***** EXERCISE MATERIALS

<file path="./run.sh">
#!/bin/bash
# OpenROAD 26Q1-2900-gdf79404cd8, Yosys 0.63+post, stock flow scripts
make -C /OpenROAD-flow-scripts/flow DESIGN_CONFIG=/design/flow/config.mk WORK_HOME=/design/flow/orfs finish
</file>
<file path="./config.mk">
export PLATFORM = sky130hd
export DESIGN_NAME = regfile
export DESIGN_NICKNAME = regfile
export VERILOG_FILES = /design/flow/design.v
export SDC_FILE = /design/flow/constraint.sdc
export NUM_CORES = 4
export LEC_CHECK = 1
export CORE_UTILIZATION = 40
</file>
<file path="./constraint.sdc">
current_design regfile

set clk_period 2.2
set clk_io_pct 0.2

create_clock -name clk0 -period $clk_period [get_ports {clk}]

set non_clock_inputs [all_inputs -no_clocks]
set_input_delay [expr $clk_period * $clk_io_pct] -clock clk0 $non_clock_inputs
set_output_delay [expr $clk_period * $clk_io_pct] -clock clk0 [all_outputs]
</file>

**********

_WHAT TO PRODUCE_. Give back each record exactly, from the first line through the last.

_RESULT OF THE TASK_.
<file path="./run.sh">
#!/bin/bash
# OpenROAD 26Q1-2900-gdf79404cd8, Yosys 0.63+post, stock flow scripts
make -C /OpenROAD-flow-scripts/flow DESIGN_CONFIG=/design/flow/config.mk WORK_HOME=/design/flow/orfs finish
</file>
<file path="./config.mk">
export PLATFORM = sky130hd
export DESIGN_NAME = regfile
export DESIGN_NICKNAME = regfile
export VERILOG_FILES = /design/flow/design.v
export SDC_FILE = /design/flow/constraint.sdc
export NUM_CORES = 4
export LEC_CHECK = 1
export CORE_UTILIZATION = 40
</file>
<file path="./constraint.sdc">
current_design regfile

set clk_period 2.2
set clk_io_pct 0.2

create_clock -name clk0 -period $clk_period [get_ports {clk}]

set non_clock_inputs [all_inputs -no_clocks]
set_input_delay [expr $clk_period * $clk_io_pct] -clock clk0 $non_clock_inputs
set_output_delay [expr $clk_period * $clk_io_pct] -clock clk0 [all_outputs]
</file>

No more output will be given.